The demand is real, and it’s being sustained in spite of familiar headwinds: tight credit, cost-of-living pressures, and ongoing supply constraints. What we’re seeing isn’t speculative fluff. It’s underlying confidence, a sign that many Australians still view real estate as a primary path to security and future upside.
At the same time, national sentiment is growing increasingly focused on what fuels this demand: migration. A new poll shows that 71% of Australians support a pause on migration until housing and infrastructure catch up. That figure doesn’t reflect hostility, it reflects frustration. People recognise the imbalance. Migration drives growth, but when housing delivery lags years behind population shifts, pressure mounts at every point in the chain: rents, prices, and infrastructure strain.
For cities like Canberra, the migration conversation isn’t theoretical. It’s immediate. The local market is already defined by the interplay between steady population growth and finite, often delayed, dwelling supply. Where that equation balances, opportunity follows. Where it doesn’t, affordability erodes.
And right now, there are signs of movement. After a long stretch of stock scarcity, Canberra’s spring listing numbers have spiked. It’s a noticeable shift, and one that changes the calculus for both buyers and sellers.
More stock means more choice. That’s welcome news for buyers who’ve spent the last 18 months navigating limited options and rising prices. It may also ease upward pricing pressure slightly, if volumes hold. But it also sharpens competition among sellers. In a more crowded market, presentation, pricing and positioning matter more. The advantage no longer goes to simply being ‘on the market’, it goes to those who bring a clear, compelling offer to buyers who now have options.
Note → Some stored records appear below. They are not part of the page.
This design comes from an exercise in tuning for small area on the open sky130 flow, not from production work.
At most, simulation tests tie the RTL to the original design; equivalence was not proved.
Only the layout flow was run in runs 1 and 2; the RTL was not checked for function there.
Power figures rest on the tool's default switching activity, not on a simulated workload.

## design/flow/run.sh

```bash
#!/bin/bash
# synth_recipe.tcl (not shown) runs the flow's synth.tcl, then flattens the netlist and writes it again
# the make line also repeats each setting of config.mk as NAME=value (left out here)
make -C /OpenROAD-flow-scripts/flow DESIGN_CONFIG=/design/flow/config.mk WORK_HOME=/design/flow/orfs CLKGATE_MAP_FILE= SYNTH_SCRIPT=/design/flow/synth_recipe.tcl finish
```

## design/flow/config.mk

```make
export PLATFORM = sky130hd
export DESIGN_NAME = mojo_top
export DESIGN_NICKNAME = mojo_top
export VERILOG_FILES = /design/flow/design.v
export SDC_FILE = /design/flow/constraint.sdc
export NUM_CORES = 4
export LEC_CHECK = 0
export CAP_MARGIN = 20
export CORE_MARGIN = 2
export CORE_UTILIZATION = 40
export SLEW_MARGIN = 20
```

## design/flow/constraint.sdc

```tcl
create_clock -name core_clock -period 10.0 [get_ports {clk}]
set_input_delay 2.0000 -clock core_clock [delete_from_list [all_inputs] [get_ports {clk}]]
set_output_delay 2.0000 -clock core_clock [all_outputs]
set_load 0.01 [all_outputs]
```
Developers and investors should be watching closely. Is this surge a seasonal bump or the start of a new cycle of active listings? Either way, the balance between volume and absorption will be key. Projects that align with infrastructure, deliver true density or mixed-tenure outcomes, and move cleanly through approvals will remain in favour. Those that lag or misread demand risk falling flat.
Buyers
With momentum building nationally and listings up in Canberra, this is a window to act with clarity. Be ready, but be choosy. Consider how migration and infrastructure will reshape suburbs — those dynamics will drive value in the next phase more than just postcode alone.
Sellers and Developers
This isn’t the time to coast. With more stock on the market, buyers are sharpening expectations. Stand-out campaigns, honest pricing, and value-led presentation are now non-negotiable. Developers should double down on sites aligned to growth corridors and infrastructure spend.
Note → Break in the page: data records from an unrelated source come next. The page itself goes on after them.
What follows belongs to an exercise in optimizing a design on an open flow for small area; a production flow would make more cautious choices. In this exercise RTL edits were held to simulation tests only and were not proved equivalent to the original. No driver is modelled on the clock port, so clock power and skew are understated where the tree is cut down; a real chip needs a root buffer or a tree. Power is estimated from default activity; no workload was simulated.

== raven ==
==> flow/design.v (excerpt) <==
module lcd_top(
    input clk,
    input nrst,
    input sw0,
    input btn0,
    input btn1,
    input btn2,
    input btn3,
    output [3:0] data,   
    output rs,
    output rw,
    output en   
);
For scale: roughly 30 flip-flops, roughly 2000 sq um of cells after synthesis.
==> flow/config.mk <==
export PLATFORM = sky130hd
export DESIGN_NAME = lcd_top
export DESIGN_NICKNAME = lcd_top
export VERILOG_FILES = /design/flow/design.v
export SDC_FILE = /design/flow/constraint.sdc
export NUM_CORES = 4
export LEC_CHECK = 0
export CAP_MARGIN = 20
export CORE_MARGIN = 2
export CORE_UTILIZATION = 40
export SLEW_MARGIN = 20
==> flow/constraint.sdc <==
create_clock -name core_clock -period 10.0 [get_ports {clk}]
set_input_delay 2.0000 -clock core_clock [delete_from_list [all_inputs] [get_ports {clk}]]
set_output_delay 2.0000 -clock core_clock [all_outputs]
set_load 0.01 [all_outputs]
standard.sh (not shown) runs the stock make flow with config.mk's settings and CLKGATE_MAP_FILE= SYNTH_SCRIPT=/design/flow/synth_recipe.tcl, a recipe that flattens the netlist after the stock synthesis.
==> flow/flow/run.sh <==
#!/bin/bash
# The standard layout (the standard.sh), with one change: Yosys's ABC
# mapping step uses an area-oriented script (flow/area.abc) instead of ORFS's
# speed script. Everything else, registers included, is the standard
# synthesis and flow.
set -euo pipefail
W=$PWD
{
  cat <<'TCL'
proc abc {args} {
  set i [lsearch -exact $args -script]
  if {$i >= 0} { lset args [expr {$i + 1}] $::env(AREA_ABC_SCRIPT) }
  yosys abc {*}$args
}
TCL
  cat "$W/synth_recipe.tcl"
} > "$W/area_synth.tcl"
sed -E "s#SYNTH_SCRIPT=[^ ]*synth_recipe\.tcl'?#SYNTH_SCRIPT=$W/area_synth.tcl#" "$W/standard.sh" > "$W/area_standard.sh"
grep -q "SYNTH_SCRIPT=$W/area_synth.tcl" "$W/area_standard.sh"
export AREA_ABC_SCRIPT="$W/flow/area.abc"
bash "$W/area_standard.sh" finish > "$W/flow.log" 2>&1
==> flow/flow/area.abc <==
strash
balance -l; resub -K 6 -l; rewrite -l; resub -K 6 -N 2 -l; refactor -l; resub -K 8 -l; balance -l; resub -K 8 -N 2 -l; rewrite -l; resub -K 10 -l; rewrite -z -l; resub -K 10 -N 2 -l; balance -l; resub -K 12 -l; refactor -z -l; resub -K 12 -N 2 -l; rewrite -z -l; balance -l
dch -f
amap -m
topo
raven did not stop at any stage, and its layout met the timing, DRC and antenna checks.
Here is what was changed in the inputs of delta compared with raven.
==> flow/run.sh (new file) <==
#!/bin/bash
# synth_recipe.tcl (not shown) runs the flow's synth.tcl, then flattens the netlist and writes it again
# the make line also repeats each setting of config.mk as NAME=value (left out here)
make -C /OpenROAD-flow-scripts/flow DESIGN_CONFIG=/design/flow/config.mk WORK_HOME=/design/flow/orfs CLKGATE_MAP_FILE= SYNTH_SCRIPT=/design/flow/synth_recipe.tcl finish
removed: flow/flow/run.sh
removed: flow/flow/area.abc
removed: flow/standard.sh
Results
Re share of cell area taken by flip-flops and latches: delta is 3.0 points down on raven. Diff raven -> delta: synthesized netlist net count went up; worst voltage drop across the vdd grid higher; growth of design area from synthesis to finish saw a decrease; slack of the critical path now sits higher; power decreased 0.81%. Compared with raven, delta shows a lower routed wire length on met3. Cmp raven and delta / proportion of power drawn by combinational gates / higher: raven. Comparing raven against delta, there is no change at all in count of input and output buffers.

========
Another version of the RTL of lcd_top (not shown whole).
For scale: roughly 220 cells after synthesis, about 30 flip-flops, ~14 I/O pins, roughly 1800 um^2 of cells after synthesis.
clock: 10.0 ns
lec_check: 0
cap_margin: 20
core_margin: 2
core_utilization: 40
slew_margin: 20
==> flow/flow/run.sh <==
#!/bin/bash
set -euo pipefail
W=$PWD
{
  cat <<'TCL'
proc abc {args} {
  set i [lsearch -exact $args -script]
  if {$i >= 0} { lset args [expr {$i + 1}] $::env(AREA_ABC_SCRIPT) }
  yosys abc {*}$args
}
TCL
  cat "$W/synth_recipe.tcl"
} > "$W/area_synth.tcl"
sed -E "s#SYNTH_SCRIPT=[^ ]*synth_recipe\.tcl'?#SYNTH_SCRIPT=$W/area_synth.tcl#" "$W/standard.sh" > "$W/area_standard.sh"
grep -q "SYNTH_SCRIPT=$W/area_synth.tcl" "$W/area_standard.sh"
export AREA_ABC_SCRIPT="$W/flow/area.abc"
bash "$W/area_standard.sh" \
  "BUFFER_PORTS_ARGS=-buffer_cell sky130_fd_sc_hd__buf_1" \
  "CTS_ARGS=-sink_clustering_enable -repair_clock_nets -dont_use_dummy_load -buf_list sky130_fd_sc_hd__clkbuf_4" \
  "POST_CTS_TCL=$W/flow/clock_leaves.tcl" \
  finish > "$W/flow.log" 2>&1
==> flow/flow/area.abc <==
strash
balance -l; resub -K 6 -l; rewrite -l; resub -K 6 -N 2 -l; refactor -l; resub -K 8 -l; balance -l; resub -K 8 -N 2 -l; rewrite -l; resub -K 10 -l; rewrite -z -l; resub -K 10 -N 2 -l; balance -l; resub -K 12 -l; refactor -z -l; resub -K 12 -N 2 -l; rewrite -z -l; balance -l
dch -f
amap -m
topo
==> flow/flow/clock_leaves.tcl <==
set block [ord::get_db_block]
set clk_net [$block findNet clk]
set root ""
foreach it [$clk_net getITerms] {
  if {[$it isInputSignal]} { set root [$it getInst] }
}
if {$root eq ""} { error "no root buffer on clk" }
set root_out [[$root findITerm X] getNet]
set leaves {}
foreach it [$root_out getITerms] {
  if {[$it getInst] ne $root} { lappend leaves $it }
}
if {[llength $leaves] > 4} { error "root buffer drives [llength $leaves] pins" }
foreach it $leaves {
  $it disconnect
  $it connect $clk_net
}
odb::dbInst_destroy $root
odb::dbNet_destroy $root_out
puts "clock port now drives [llength $leaves] leaf buffers directly"
Then changed:
--- a/flow/flow/run.sh
+++ b/flow/flow/run.sh
@@ -1,0 +2,7 @@
+# The standard layout (standard.sh) with three changes:
+#  - Yosys's ABC mapping step uses an area-oriented script (flow/area.abc)
+#    instead of ORFS's speed script; the rest of the synthesis, registers
+#    included, is the standard synthesis (synth_recipe.tcl);
+#  - ports are buffered with buf_1;
+#  - clock tree synthesis uses clkbuf_4 and no dummy loads.
+# make's output goes to flow.log; each step's log is under orfs/logs/.
@@ -20 +26,0 @@
-  "POST_CTS_TCL=$W/flow/clock_leaves.tcl" \
removed: flow/flow/clock_leaves.tcl
The new run passed the timing, DRC and antenna checks.
Worst setup slack loses 0.19 ns.
Via count rose by 0.97%.
Clock-buffer cell count is higher by 1.
Critical path depth does not change.
Sequential share of layout area decreases by 0.15 points.
Combinational power hardly moves.
Flip-flop and latch count stays the same.
Hold slack hardly moves.
Utilization climbs by 0.17 points.

## afterwards: timing with drivers on the ports
How much do the figures lean on ideal ports? The routed layouts below were timed once more, with nothing changed but the port constraints. Step 1 assumes that a clkbuf_16 drives the clock port and a buf_2 every other input. Step 2 moves the port delays by t, midway between the first and last clock arrival at a register: inputs arrive t later, outputs are due t later. That takes back most of the time a late clock gives input paths. Slacks: no drivers / after step 1 / after step 2; pairs: no drivers / after step 1.
| run | shift t [ns] | slack for setup (ns) | worst slew at a driven data input, ns |
|---|---|---|---|
| raven | 0.305 | 4.835 / 4.811 / 5.015 | 0.03 |
| delta | 0.309 | 5.146 / 5.115 / 5.425 | 0.03 |
| the first run of note 2 | 0.188 | 5.557 / 5.514 / 5.586 | 0.03 |
| the second run of note 2 | 0.343 | 5.371 / 5.345 / 5.555 | 0.03 |
After both steps setup and hold are still met in every run listed.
Policy and Planning Stakeholders
The migration-housing tension is no longer an abstract. Public sentiment is clear: match intake with infrastructure or risk backlash. In Canberra, light rail, zoning reform and pre-approved land corridors will dictate which areas succeed. Nationally, momentum can’t be sustained unless structural supply issues are addressed.
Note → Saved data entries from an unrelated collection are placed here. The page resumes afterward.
This is an optimization exercise on Yosys and OpenROAD, whose aim is small area, a short achievable clock period and few clock cycles per item, not a production implementation.
The RTL was checked by simulation tests, not by an equivalence proof against the original design.
Power is estimated from default activity; no workload was simulated.

Design multiplicacion, start of the top module:
module multiplicacion #(
    parameter N = 32
    ) (
    input logic clk, rst,
    input logic valid,
    input logic [N-1:0] A, B,
    output logic [2*N-1:0] Mult,
    output logic done
    );
  logic one0;
  logic two0;
  logic neg0;
  logic one1;
  logic two1;
  logic neg1;
  logic one2;
  logic two2;
  logic neg2;
  logic one3;
  logic two3;
  logic neg3;
  logic one4;
  logic two4;
  logic neg4;
  logic one5;
  logic two5;
  logic neg5;
  logic one6;
  logic two6;
  logic neg6;
  logic one7;
  logic two7;
  logic neg7;
  logic one8;
  logic two8;
  logic neg8;
  logic one9;
  logic two9;
  logic neg9;
  logic one10;
  logic two10;
  logic neg10;
  logic one11;
  logic two11;
  logic neg11;
  logic one12;
  logic two12;
  logic neg12;
  logic one13;
  logic two13;
  logic neg13;
  logic one14;
  logic two14;
  logic neg14;
  logic one15;
  logic two15;
  logic neg15;
  logic s1;
  logic c2;
  logic s3;
  logic c4;
  logic s5;
  logic c6;
  logic s7;
  logic c8;
  logic s9;
  logic c10;
  logic s11;
  logic c12;
  logic s13;
  logic c14;
  logic s15;
  logic c16;
  logic s17;
  logic c18;
  logic s19;
  logic c20;
  logic s21;
  logic c22;
  logic s23;
  logic c24;
  logic s25;
  logic c26;
  logic s27;
  logic c28;
  logic s29;
  logic c30;
  logic s31;
  logic c32;
  logic s33;
  logic c34;
  logic s35;
  logic c36;
  logic s37;
  logic c38;
  logic s39;
  logic c40;
  logic s41;
  logic c42;
  logic s43;
  logic c44;
  logic s45;
  logic c46;
  logic s47;
  logic c48;
  logic s49;
  logic c50;
  logic s51;
  logic c52;
  logic s53;
  logic c54;
  logic s55;
  logic c56;
  logic s57;
  logic c58;
  logic s59;
  ...
export LEC_CHECK = 0
export ABC_AREA = 1
export CAP_MARGIN = 20
export CORE_MARGIN = 2
export CORE_UTILIZATION = 55
export SETUP_SLACK_MARGIN = 0.65
export SLEW_MARGIN = 20
export SYNTH_HIERARCHICAL = 1
create_clock -name core_clock -period 5.0 [get_ports {clk}]
standard.sh (not shown) runs the stock make flow with config.mk's settings and CLKGATE_MAP_FILE= SYNTH_SCRIPT=/design/flow/synth_recipe.tcl, a recipe that flattens the netlist after the stock synthesis.
==> flow/flow/run.sh <==
#!/bin/bash
set -e
cat standard.sh > standard_sh_copy.txt
export BUFFER_PORTS_ARGS="-buffer_cell sky130_fd_sc_hd__buf_4"
bash standard.sh > standard.log 2>&1
The baseline completed with no timing, DRC or antenna violations.
Testbench counts at the start, summed over its fixed seeds: cycles 2,408, items 2,400.
Next try:
CORE_UTILIZATION = 70   (was 55)
SETUP_SLACK_MARGIN = unset   (was 0.65)
The new run finished with timing, DRC and antenna clean.
Die area decreases by about a fifth.
Final cell count decreases by a few percent.
Cell area decreases by a few percent.
Count of clock-buffer cells in the layout increases by 1.
Global-route usage increases by 8.2 points.
Via count increases by a few percent.
Critical path depth decreases by 3.
Clock power increases by a few percent.
Next try:
CORE_UTILIZATION = 62   (was 70)
CTS_BUF_LIST = sky130_fd_sc_hd__clkbuf_4 sky130_fd_sc_hd__clkbuf_8   (was unset)
The new run passed the timing, DRC and antenna checks.
Critical path depth came out higher by 9.
Via count came out lower by about 3.4%.
Synthesized area does not change.
Fmax came out higher by about 1.9%.
Global-route usage came out lower by 4.8 points.
Next try:
==> flow/flow/run.sh (replaced) <==
#!/bin/bash
set -e
cat standard.sh > standard_sh_copy.txt
export BUFFER_PORTS_ARGS="-buffer_cell sky130_fd_sc_hd__buf_2"
bash standard.sh > standard.log 2>&1
CORE_UTILIZATION = 55   (was 62)
CTS_BUF_LIST = unset   (was sky130_fd_sc_hd__clkbuf_4 sky130_fd_sc_hd__clkbuf_8)
Worst setup slack gets worse by 0.022 ns; die area rose by roughly a tenth; wire length rose by a few percent; synthesized cell count stays the same.
Next try:
==> flow/flow/run.sh (replaced) <==
#!/bin/bash
set -e
cat standard.sh > standard_sh_copy.txt
export BUFFER_PORTS_ARGS="-buffer_cell sky130_fd_sc_hd__buf_4"
bash standard.sh > standard.log 2>&1
CTS_BUF_LIST = sky130_fd_sc_hd__clkbuf_4 sky130_fd_sc_hd__clkbuf_8   (was unset)
Effect: Clock power fell by 18%; cell area barely changes; routed wire length rose by 0.61%; sequential power hardly moves.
Regional vs capital growth trends, is pressure spreading or consolidating?
ACT approvals and listing rates in key growth corridors
Migration policy commentary, and whether supply is responding at the pace required
Rezoning and land release follow-through, announcements are one thing, delivery is another
At Hayman Partners, our view remains consistent: strategy always beats timing. Data is pointing to motion — not explosion — and that gives room for considered, confident decisions. As Canberra adjusts to new listing volumes and national forces ripple through, we’re here to help our clients move with insight, not noise.